No easy way for users to supply large amounts of arbitrary data for apps
Affects | Status | Importance | Assigned to | Milestone | |
---|---|---|---|---|---|
Client Developer Experience |
Confirmed
|
High
|
Pat McGowan |
Bug Description
As of the current image (OTA8) there is no easy way for a user to supply a large quantity of arbitrary data (e.g. game assets or bytecode) to be consumed by an installed click package.
Example:
I have ported GemRB, which is an open source reimplementation of the Infinity Engine (used in many classic RPG games) to Ubuntu as a click package. The user has to supply the actual games assets and data to run on the engine. These assets could total 1--3GB for a typical game.
Where can the user install these files? -
1) Under $XDG_DATA_
As $XDG_DATA_HOME currently points to ~/.local/share/, this directory is not easy to find or use with any gui tool. To access it with File Manager, you must (i) open the app, (ii) click on the burger menu, (iii) select "Unlock full access", (iv) type PIN, (v) click on display menu, (vi) tick "Show Hidden Files" (vii) navigate to the directory.
This is utterly farcical, and is blatantly user-hostile.
Furthermore, there is no way to use to GUI to get the files into this directory directly. Connecting the device to a desktop brings up nautilus in MTP mode, where this folder tree cannot be accessed and arbitrary files cannot be expected to be sent. The files would have to be installed somewhere else and cut/pasted across.

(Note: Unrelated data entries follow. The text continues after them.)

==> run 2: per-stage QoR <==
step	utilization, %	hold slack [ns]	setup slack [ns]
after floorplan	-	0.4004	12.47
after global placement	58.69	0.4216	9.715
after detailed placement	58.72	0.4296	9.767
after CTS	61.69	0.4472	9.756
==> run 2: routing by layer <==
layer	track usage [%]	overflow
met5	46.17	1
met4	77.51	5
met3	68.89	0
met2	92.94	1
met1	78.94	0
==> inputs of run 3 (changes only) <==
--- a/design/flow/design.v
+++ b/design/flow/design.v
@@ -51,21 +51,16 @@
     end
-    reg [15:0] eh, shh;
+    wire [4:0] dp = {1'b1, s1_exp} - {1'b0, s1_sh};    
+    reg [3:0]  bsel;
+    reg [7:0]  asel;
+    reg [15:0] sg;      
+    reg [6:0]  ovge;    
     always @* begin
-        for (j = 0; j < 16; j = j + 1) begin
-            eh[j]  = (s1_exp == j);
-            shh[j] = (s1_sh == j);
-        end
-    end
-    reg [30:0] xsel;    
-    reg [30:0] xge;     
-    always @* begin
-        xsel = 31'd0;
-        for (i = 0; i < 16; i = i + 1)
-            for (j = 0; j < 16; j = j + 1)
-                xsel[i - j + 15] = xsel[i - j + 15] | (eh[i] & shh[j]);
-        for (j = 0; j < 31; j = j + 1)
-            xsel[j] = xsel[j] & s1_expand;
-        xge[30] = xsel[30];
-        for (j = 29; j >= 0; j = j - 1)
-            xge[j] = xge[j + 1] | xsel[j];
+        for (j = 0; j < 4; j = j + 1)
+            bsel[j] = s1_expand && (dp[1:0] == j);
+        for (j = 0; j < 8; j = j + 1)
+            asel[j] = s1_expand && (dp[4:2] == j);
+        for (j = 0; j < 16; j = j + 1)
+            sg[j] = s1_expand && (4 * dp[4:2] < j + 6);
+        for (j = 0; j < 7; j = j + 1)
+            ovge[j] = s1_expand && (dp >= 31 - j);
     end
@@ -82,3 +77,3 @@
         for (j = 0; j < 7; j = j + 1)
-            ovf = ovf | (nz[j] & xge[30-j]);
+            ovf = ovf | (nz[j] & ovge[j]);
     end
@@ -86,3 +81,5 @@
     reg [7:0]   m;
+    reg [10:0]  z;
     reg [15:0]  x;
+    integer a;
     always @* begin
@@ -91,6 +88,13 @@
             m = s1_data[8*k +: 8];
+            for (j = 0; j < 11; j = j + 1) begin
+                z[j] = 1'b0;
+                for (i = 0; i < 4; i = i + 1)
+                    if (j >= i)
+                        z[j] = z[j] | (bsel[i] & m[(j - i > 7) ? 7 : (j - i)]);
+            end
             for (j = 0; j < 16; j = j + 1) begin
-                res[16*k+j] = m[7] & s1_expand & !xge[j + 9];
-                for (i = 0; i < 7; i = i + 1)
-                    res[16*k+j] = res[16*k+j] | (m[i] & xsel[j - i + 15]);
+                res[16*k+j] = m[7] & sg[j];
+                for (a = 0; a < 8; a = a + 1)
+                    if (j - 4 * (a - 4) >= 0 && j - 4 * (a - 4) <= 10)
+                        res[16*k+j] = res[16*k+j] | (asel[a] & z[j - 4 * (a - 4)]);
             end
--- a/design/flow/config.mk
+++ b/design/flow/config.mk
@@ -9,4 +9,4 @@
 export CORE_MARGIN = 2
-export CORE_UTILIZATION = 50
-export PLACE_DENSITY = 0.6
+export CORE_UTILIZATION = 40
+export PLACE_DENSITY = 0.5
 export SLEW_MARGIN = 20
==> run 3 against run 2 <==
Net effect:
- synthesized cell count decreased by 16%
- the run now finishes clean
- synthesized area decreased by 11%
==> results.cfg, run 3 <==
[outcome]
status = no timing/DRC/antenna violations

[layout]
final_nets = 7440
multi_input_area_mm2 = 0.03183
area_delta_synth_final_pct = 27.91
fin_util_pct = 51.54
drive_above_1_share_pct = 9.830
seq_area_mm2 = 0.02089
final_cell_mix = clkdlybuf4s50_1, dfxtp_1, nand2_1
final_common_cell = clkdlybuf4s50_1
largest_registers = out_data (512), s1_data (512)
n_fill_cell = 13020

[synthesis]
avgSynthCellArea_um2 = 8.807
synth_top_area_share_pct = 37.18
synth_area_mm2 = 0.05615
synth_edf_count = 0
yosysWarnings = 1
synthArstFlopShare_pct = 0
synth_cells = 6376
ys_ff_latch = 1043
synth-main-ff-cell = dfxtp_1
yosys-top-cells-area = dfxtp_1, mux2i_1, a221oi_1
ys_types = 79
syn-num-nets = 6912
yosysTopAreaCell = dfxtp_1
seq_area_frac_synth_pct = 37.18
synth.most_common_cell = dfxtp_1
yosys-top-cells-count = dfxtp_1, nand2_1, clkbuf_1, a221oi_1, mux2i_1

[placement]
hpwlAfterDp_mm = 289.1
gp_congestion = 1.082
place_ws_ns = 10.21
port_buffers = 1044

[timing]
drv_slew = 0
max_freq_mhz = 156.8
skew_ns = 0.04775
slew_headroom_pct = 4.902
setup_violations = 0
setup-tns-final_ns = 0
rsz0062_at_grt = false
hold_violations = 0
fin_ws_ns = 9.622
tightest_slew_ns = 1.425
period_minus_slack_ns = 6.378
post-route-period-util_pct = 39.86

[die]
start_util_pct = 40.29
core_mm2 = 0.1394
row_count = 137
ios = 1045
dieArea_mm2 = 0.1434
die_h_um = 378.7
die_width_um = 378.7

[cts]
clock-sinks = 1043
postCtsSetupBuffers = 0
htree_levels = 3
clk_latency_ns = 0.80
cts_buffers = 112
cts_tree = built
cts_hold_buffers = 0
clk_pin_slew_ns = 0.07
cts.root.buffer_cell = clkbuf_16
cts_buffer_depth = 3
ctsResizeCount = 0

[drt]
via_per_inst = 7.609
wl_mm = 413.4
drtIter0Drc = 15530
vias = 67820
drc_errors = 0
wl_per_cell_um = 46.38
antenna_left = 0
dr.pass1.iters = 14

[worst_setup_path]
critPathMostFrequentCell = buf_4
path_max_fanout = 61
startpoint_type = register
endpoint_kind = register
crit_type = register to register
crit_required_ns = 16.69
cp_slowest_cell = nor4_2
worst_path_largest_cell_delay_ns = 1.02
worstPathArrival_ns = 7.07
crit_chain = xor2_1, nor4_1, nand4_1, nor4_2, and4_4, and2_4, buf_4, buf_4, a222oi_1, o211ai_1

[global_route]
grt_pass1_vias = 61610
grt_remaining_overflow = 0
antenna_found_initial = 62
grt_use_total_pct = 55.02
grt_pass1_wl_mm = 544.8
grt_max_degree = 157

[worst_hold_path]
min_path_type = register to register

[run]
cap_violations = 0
Context: an optimization exercise on an open-source flow, tuned for small area, a short achievable clock period and few clock cycles. The choices shown serve that exercise and are no tape-out recipe.
RTL that was checked went through simulation tests only; none was proved equivalent to the original.
The RTL of runs 4 and 5 was laid out without a check of its function.

==> design/flow/flow/run.sh <==
#!/bin/bash
set -eu -o pipefail
SETUP_MARGIN=${SETUP_MARGIN:-5.0}
bash standard.sh synth > synth.log 2>&1
bash standard.sh "BUFFER_PORTS_ARGS=-buffer_cell sky130_fd_sc_hd__buf_1" \
  "SETUP_SLACK_MARGIN=$SETUP_MARGIN" "SETUP_MOVE_SEQUENCE=unbuffer,sizeup,swap" finish > layout.log 2>&1
==> design/flow/standard.sh <==
#!/bin/bash
# synth_recipe.tcl (not shown) runs the flow's synth.tcl, then flattens the netlist and writes it again
# the make line also repeats each setting of config.mk as NAME=value (left out here)
make -C /OpenROAD-flow-scripts/flow DESIGN_CONFIG=/design/flow/config.mk WORK_HOME=/design/flow/orfs CLKGATE_MAP_FILE= SYNTH_SCRIPT=/design/flow/synth_recipe.tcl "${@:-finish}"
==> design/flow/config.mk <==
export PLATFORM = sky130hd
export DESIGN_NAME = dsl_cmac
export DESIGN_NICKNAME = dsl_cmac
export VERILOG_FILES = /design/flow/design.v
export SDC_FILE = /design/flow/constraint.sdc
export NUM_CORES = 8
export LEC_CHECK = 0
export CAP_MARGIN = 20
export CORE_MARGIN = 2
export CORE_UTILIZATION = 40
export CTS_BUF_LIST = sky130_fd_sc_hd__clkbuf_8 sky130_fd_sc_hd__clkbuf_16
export CTS_CLUSTER_DIAMETER = 100
export CTS_CLUSTER_SIZE = 20
export PLACE_DENSITY = 0.55
export SETUP_SLACK_MARGIN = 5
export SLEW_MARGIN = 20
export SYNTH_HIERARCHICAL = 1
export SYNTH_MINIMUM_KEEP_SIZE = 0
==> design/flow/constraint.sdc <==
create_clock -name core_clock -period 10.0 [get_ports {clk}]
set_input_delay 2.0000 -clock core_clock [delete_from_list [all_inputs] [get_ports {clk}]]
set_output_delay 2.0000 -clock core_clock [all_outputs]
set_load 0.01 [all_outputs]
What follows belongs to an exercise in optimizing a design on an open flow for small area, a short achievable clock period and few clock cycles per item; a production flow would make more cautious choices.
Only simulation tests tie the RTL to the original design; equivalence was not proved.

## red
==> flow/design.v (excerpt) <==
module dvn_sha256 (
    input  wire         clk,
    input  wire         rst,         
    input  wire         in_valid,
    output wire         in_ready,
    input  wire [31:0]  in_data,
    input  wire         in_first,    
    output wire         out_valid,
    output wire [255:0] digest
);
Size in the first run: ~1100 flip-flops, roughly 290 I/O pins, about 51000 sq um of cells after synthesis.
clock: 20.0 ns
lec_check: 0
cap_margin: 20
core_margin: 2
core_utilization: 50
cts_cluster_diameter: 80
cts_cluster_size: 30
slew_margin: 20
standard.sh (not shown) runs the stock make flow with config.mk's settings and CLKGATE_MAP_FILE= SYNTH_SCRIPT=/design/flow/synth_recipe.tcl, a recipe that flattens the netlist after the stock synthesis.
==> flow/flow/run.sh <==
#!/bin/bash
set -euo pipefail
bash standard.sh SETUP_SLACK_MARGIN=${MARGIN:-14.75} \
  "BUFFER_PORTS_ARGS=-buffer_cell sky130_fd_sc_hd__buf_2" finish > flow.log 2>&1
Testbench counts of red, summed over its fixed seeds: cycles 24,712, blocks 384.
Input changes introduced in blue (baseline for comparison: red):
Settings: a deleted CTS_CLUSTER_SIZE that had been 30; a deleted CTS_CLUSTER_DIAMETER that had been 80; a change of CORE_UTILIZATION from 50 to 60.
==> flow/flow/run.sh <==
#!/bin/bash
set -euo pipefail
bash standard.sh SETUP_SLACK_MARGIN=${MARGIN:-14.5} \
  "BUFFER_PORTS_ARGS=-buffer_cell sky130_fd_sc_hd__buf_2" finish > flow.log 2>&1
Findings:
Looking at pre-CTS worst setup slack across blue and red, the one that comes out lower is blue.
In blue, the overall die height came out 28 um below the value in red.
[blue] worst setup slack fell 180 ps relative to red
Relative to blue, the following input files were edited for green:
Settings: CORE_UTILIZATION now 50, was 60; CTS_CLUSTER_DIAMETER now 70, previously not set; CTS_CLUSTER_SIZE now 24, previously not set.
### Flow results
Per the comparison of green with blue, final cell area excluding filler cells went down about 1.3%; number of cells in the design after placement rose 241.
The first element of the critical path comes out he1[22]$_DFF_P_ in one run and e[3]$_SDFF_PP1_ in the other, namely in green and blue respectively.
In the reports for blue and green, the larger count of antenna diodes in the layout belongs to blue.
Against blue, green reports a transition at the pin with the smallest max-transition slack that is lower.
green vs blue on clock network contribution to total cell area: green is the lower one.
green vs blue: total number of cells along the worst setup path down in green
On worst setup slack: green sits below blue.
Delta (green minus blue): clock sink count held; wire length of the first global-routing pass increased about 1.2%; iteration-0 DRC count of the detailed router lost 662; final routed wirelength across all metal layers now sits higher.
--- input diff green..orange ---
Settings: removing CTS_CLUSTER_DIAMETER (formerly 70); removing CTS_CLUSTER_SIZE (formerly 24).
==> flow/flow/run.sh <==
#!/bin/bash
set -euo pipefail
bash standard.sh SETUP_SLACK_MARGIN=${MARGIN:-14.8} \
  "BUFFER_PORTS_ARGS=-buffer_cell sky130_fd_sc_hd__buf_2" finish > flow.log 2>&1
--- outcome ---
orange: no failed stages, no open violations at the end. As of orange, number of clock buffers in the layout had risen by more than half compared to green. | post-route minimum period | orange vs green | 260 ps lower |. Cmp orange vs green: global routing usage on met1 lower in orange. orange against green: layout net count moved up; area of all placed cells without fillers went up about 8%; core utilization went up.

========
Setup of v43:
dvn_sha256 again, from the RTL that the note above started with.
==> flow/design.v (excerpt) <==
module dvn_sha256 (
    input  wire         clk,
    input  wire         rst,         
    input  wire         in_valid,
    output wire         in_ready,
    input  wire [31:0]  in_data,
    input  wire         in_first,    
    output wire         out_valid,
    output wire [255:0] digest
);
    localparam [31:0] IV0 = 32'h6a09e667, IV1 = 32'hbb67ae85,
                      IV2 = 32'h3c6ef372, IV3 = 32'ha54ff53a,
                      IV4 = 32'h510e527f, IV5 = 32'h9b05688c,
                      IV6 = 32'h1f83d9ab, IV7 = 32'h5be0cd19;
    reg  [3:0]  ph;           
    reg  [1:0]  q;            
    reg         run;          
    reg         fresh;        
    reg  [3:0]  wcnt;         
    reg         pend_first;   
    reg         cur_first;    
    reg         rdy_q;
    reg         done_q;
    reg  [5:0]  kidx;         
    reg  [31:0] w [0:15];
    reg  [31:0] a, b, c, d, e, f, g, h;
    reg  [31:0] ha0, ha1, ha2, ha3;    
    reg  [31:0] he0, he1, he2, he3;    
    wire accept  = in_valid & rdy_q;
    wire q3      = (q == 2'd3);
    wire ph15    = (ph == 4'd15);
    reg  last;        
    reg  add_en;      
    reg  ld_iv;       
    reg  fold_h;      
    reg  fold_iv;     
    wire slot_ok = ~run | q3;                      
    wire start_if = (wcnt == 4'd15);
    wire start   = accept & start_if;
    wire       run_na = run & ~last;
    wire       run_a  = start_if | run_na;
    wire       run_n  = accept ? run_a : run_na;
  ...
==> flow/config.mk <==
export PLATFORM = sky130hd
export DESIGN_NAME = dvn_sha256
export DESIGN_NICKNAME = dvn_sha256
export VERILOG_FILES = /design/flow/design.v
export SDC_FILE = /design/flow/constraint.sdc
export NUM_CORES = 4
export LEC_CHECK = 0
export CAP_MARGIN = 20
export CORE_MARGIN = 2
export CORE_UTILIZATION = 50
export CTS_CLUSTER_DIAMETER = 80
export CTS_CLUSTER_SIZE = 30
export SLEW_MARGIN = 20
==> flow/constraint.sdc <==
create_clock -name core_clock -period 20.0 [get_ports {clk}]
set_input_delay 4.0000 -clock core_clock [delete_from_list [all_inputs] [get_ports {clk}]]
set_output_delay 4.0000 -clock core_clock [all_outputs]
set_load 0.01 [all_outputs]
==> flow/flow/run.sh <==
#!/bin/bash
set -euo pipefail
bash standard.sh SETUP_SLACK_MARGIN=${MARGIN:-14.5} \
  "BUFFER_PORTS_ARGS=-buffer_cell sky130_fd_sc_hd__buf_2" finish > flow.log 2>&1
Testbench counts of v43, summed over its fixed seeds: cycles 24,712, blocks 384.
Here is what was changed in the inputs of v24 compared with v43.
- CTS_BUF_LIST: unset -> sky130_fd_sc_hd__clkbuf_8 sky130_fd_sc_hd__clkbuf_16
==> flow/flow/run.sh <==
#!/bin/bash
set -euo pipefail
bash standard.sh SETUP_SLACK_MARGIN=${MARGIN:-14.65} \
  "BUFFER_PORTS_ARGS=-buffer_cell sky130_fd_sc_hd__buf_2" finish > flow.log 2>&1
[summary]
In summary, v43 completed successfully, with a layout that passed the timing, design-rule and antenna checks. v24: done, clean on timing, DRC and antenna. The fraction of standard cell area in multi-input logic on v43 is in line with that on v24. Via count sits higher in v24 than in v43. v24 against v43: clock-buffer cell count moved down; design area moved up; final estimated routing congestion in global placement moved up; final worst-path cycle share moved down. Per the comparison of v24 with v43, global routing usage summed across all routing layers roughly the same, synthesized netlist net count neither gained nor lost much, shortest period the worst path allows now sits lower, hold slack went up by 0.018 ns.
Background: an optimization exercise with open tools, aiming at small area and a short achievable clock period. Do not read the settings as production practice.
No functional check of the RTL was part of this run.

`config.mk`:
```
export PLATFORM = sky130hd
export DESIGN_NAME = memi_bch79
export DESIGN_NICKNAME = memi_bch79
export VERILOG_FILES = /design/flow/design.v
export SDC_FILE = /design/flow/constraint.sdc
export NUM_CORES = 4
export LEC_CHECK = 0
export CAP_MARGIN = 20
export CORE_MARGIN = 2
export CORE_UTILIZATION = 50
export SLEW_MARGIN = 20
```
`constraint.sdc`:
```
create_clock -name core_clock -period 20.0 [get_ports {clk}]
set_input_delay 4.0000 -clock core_clock [delete_from_list [all_inputs] [get_ports {clk}]]
set_output_delay 4.0000 -clock core_clock [all_outputs]
set_load 0.01 [all_outputs]
```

Asking a user to activate SSH is _not_ an acceptable solution to this. Neither is rsync, mv or cp from terminal. See the note above about user-hostility.
2) Under ~/Documents
This directory is visible via MTP, but still suffers from the same hindrances with regards to MTP as mentioned above. Also, the click package could not access data under ~/Documents without having a red-flagged apparmor profile, or implementing some bizarre arrangement with content-hub which would not be suitable for an action game.
(Dare I mention that content-hub remains woefully documented at this point in time, and implementing such an interface would be challenging?).
3) On the SD card
The card can be removed from the device, inserted in a card reader and used as a mass storage device. Thus, the user can drag and drop arbitrary files directly onto the card. For devices supporting SD-cards, this seems the most logical way to approach the problem.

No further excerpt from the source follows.